====== MATERIALS PROVIDED ======

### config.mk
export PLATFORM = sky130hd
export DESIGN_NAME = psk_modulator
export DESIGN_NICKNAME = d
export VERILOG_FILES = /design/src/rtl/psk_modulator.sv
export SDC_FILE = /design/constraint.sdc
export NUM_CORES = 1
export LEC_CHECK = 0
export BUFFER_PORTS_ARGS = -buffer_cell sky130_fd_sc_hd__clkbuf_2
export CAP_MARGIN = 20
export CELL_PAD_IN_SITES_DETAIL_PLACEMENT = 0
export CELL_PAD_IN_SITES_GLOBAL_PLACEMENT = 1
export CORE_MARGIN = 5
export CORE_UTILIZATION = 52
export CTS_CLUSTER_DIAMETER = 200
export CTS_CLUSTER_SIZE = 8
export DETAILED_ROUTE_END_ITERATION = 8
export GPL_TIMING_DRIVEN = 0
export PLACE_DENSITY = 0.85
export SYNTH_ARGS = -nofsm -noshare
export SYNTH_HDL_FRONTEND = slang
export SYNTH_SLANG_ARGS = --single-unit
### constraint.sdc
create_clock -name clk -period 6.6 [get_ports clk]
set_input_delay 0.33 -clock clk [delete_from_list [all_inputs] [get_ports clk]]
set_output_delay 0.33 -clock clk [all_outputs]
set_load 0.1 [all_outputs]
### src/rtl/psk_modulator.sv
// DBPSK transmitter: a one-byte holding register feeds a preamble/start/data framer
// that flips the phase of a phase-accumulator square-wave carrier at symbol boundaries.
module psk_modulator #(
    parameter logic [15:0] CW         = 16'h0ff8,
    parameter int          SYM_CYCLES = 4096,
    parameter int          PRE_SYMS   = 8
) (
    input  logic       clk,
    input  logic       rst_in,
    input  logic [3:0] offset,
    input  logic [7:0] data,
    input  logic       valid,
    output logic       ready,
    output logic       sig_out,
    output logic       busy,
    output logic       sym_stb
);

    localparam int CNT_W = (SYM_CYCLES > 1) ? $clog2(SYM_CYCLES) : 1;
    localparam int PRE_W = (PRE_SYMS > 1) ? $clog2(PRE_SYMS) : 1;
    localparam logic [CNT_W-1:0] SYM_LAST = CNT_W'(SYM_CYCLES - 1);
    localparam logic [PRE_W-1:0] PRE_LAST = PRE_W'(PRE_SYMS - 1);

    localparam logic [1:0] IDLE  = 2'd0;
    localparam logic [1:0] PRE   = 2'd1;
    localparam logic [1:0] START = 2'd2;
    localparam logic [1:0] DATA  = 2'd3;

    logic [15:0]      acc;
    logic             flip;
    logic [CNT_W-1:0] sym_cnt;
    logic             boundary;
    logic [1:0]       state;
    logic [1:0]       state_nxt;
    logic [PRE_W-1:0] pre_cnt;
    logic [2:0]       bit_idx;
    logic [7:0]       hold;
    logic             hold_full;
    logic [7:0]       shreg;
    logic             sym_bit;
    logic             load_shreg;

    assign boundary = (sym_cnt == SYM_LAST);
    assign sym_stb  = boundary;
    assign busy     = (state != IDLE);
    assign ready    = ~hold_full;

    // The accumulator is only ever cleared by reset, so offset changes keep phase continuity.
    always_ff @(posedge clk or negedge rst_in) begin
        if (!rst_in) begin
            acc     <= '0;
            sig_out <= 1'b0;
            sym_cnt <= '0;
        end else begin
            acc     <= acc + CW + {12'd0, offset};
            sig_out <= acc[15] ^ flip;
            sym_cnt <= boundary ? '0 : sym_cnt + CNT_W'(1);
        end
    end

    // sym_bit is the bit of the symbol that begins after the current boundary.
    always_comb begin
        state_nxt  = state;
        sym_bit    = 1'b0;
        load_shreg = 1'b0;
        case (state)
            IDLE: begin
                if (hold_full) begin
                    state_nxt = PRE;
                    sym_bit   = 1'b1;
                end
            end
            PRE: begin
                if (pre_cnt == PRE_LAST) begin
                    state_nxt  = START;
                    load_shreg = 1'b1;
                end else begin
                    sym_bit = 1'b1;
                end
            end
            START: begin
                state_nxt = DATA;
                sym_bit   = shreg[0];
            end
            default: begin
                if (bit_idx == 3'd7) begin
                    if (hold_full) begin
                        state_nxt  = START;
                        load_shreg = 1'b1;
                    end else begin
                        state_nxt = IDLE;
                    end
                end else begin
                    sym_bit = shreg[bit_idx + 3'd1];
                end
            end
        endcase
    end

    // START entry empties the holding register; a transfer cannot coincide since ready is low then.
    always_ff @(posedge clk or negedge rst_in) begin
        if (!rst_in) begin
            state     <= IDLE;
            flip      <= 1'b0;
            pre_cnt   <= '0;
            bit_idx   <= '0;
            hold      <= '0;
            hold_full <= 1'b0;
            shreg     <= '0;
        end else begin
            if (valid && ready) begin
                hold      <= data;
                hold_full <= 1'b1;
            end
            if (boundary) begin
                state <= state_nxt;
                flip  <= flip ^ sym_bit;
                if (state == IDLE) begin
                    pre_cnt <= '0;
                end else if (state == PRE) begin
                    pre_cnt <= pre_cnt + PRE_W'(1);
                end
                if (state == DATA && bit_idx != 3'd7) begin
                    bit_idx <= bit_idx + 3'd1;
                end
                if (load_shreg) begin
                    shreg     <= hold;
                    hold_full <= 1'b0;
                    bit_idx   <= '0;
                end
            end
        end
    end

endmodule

======

From the very first line of the data through the line with "localparam logic [CNT_W-1:0]" in it, please reproduce each line exactly and output nothing more.

### config.mk
export PLATFORM = sky130hd
export DESIGN_NAME = psk_modulator
export DESIGN_NICKNAME = d
export VERILOG_FILES = /design/src/rtl/psk_modulator.sv
export SDC_FILE = /design/constraint.sdc
export NUM_CORES = 1
export LEC_CHECK = 0
export BUFFER_PORTS_ARGS = -buffer_cell sky130_fd_sc_hd__clkbuf_2
export CAP_MARGIN = 20
export CELL_PAD_IN_SITES_DETAIL_PLACEMENT = 0
export CELL_PAD_IN_SITES_GLOBAL_PLACEMENT = 1
export CORE_MARGIN = 5
export CORE_UTILIZATION = 52
export CTS_CLUSTER_DIAMETER = 200
export CTS_CLUSTER_SIZE = 8
export DETAILED_ROUTE_END_ITERATION = 8
export GPL_TIMING_DRIVEN = 0
export PLACE_DENSITY = 0.85
export SYNTH_ARGS = -nofsm -noshare
export SYNTH_HDL_FRONTEND = slang
export SYNTH_SLANG_ARGS = --single-unit
### constraint.sdc
create_clock -name clk -period 6.6 [get_ports clk]
set_input_delay 0.33 -clock clk [delete_from_list [all_inputs] [get_ports clk]]
set_output_delay 0.33 -clock clk [all_outputs]
set_load 0.1 [all_outputs]
### src/rtl/psk_modulator.sv
// DBPSK transmitter: a one-byte holding register feeds a preamble/start/data framer
// that flips the phase of a phase-accumulator square-wave carrier at symbol boundaries.
module psk_modulator #(
    parameter logic [15:0] CW         = 16'h0ff8,
    parameter int          SYM_CYCLES = 4096,
    parameter int          PRE_SYMS   = 8
) (
    input  logic       clk,
    input  logic       rst_in,
    input  logic [3:0] offset,
    input  logic [7:0] data,
    input  logic       valid,
    output logic       ready,
    output logic       sig_out,
    output logic       busy,
    output logic       sym_stb
);

    localparam int CNT_W = (SYM_CYCLES > 1) ? $clog2(SYM_CYCLES) : 1;
    localparam int PRE_W = (PRE_SYMS > 1) ? $clog2(PRE_SYMS) : 1;
    localparam logic [CNT_W-1:0] SYM_LAST = CNT_W'(SYM_CYCLES - 1);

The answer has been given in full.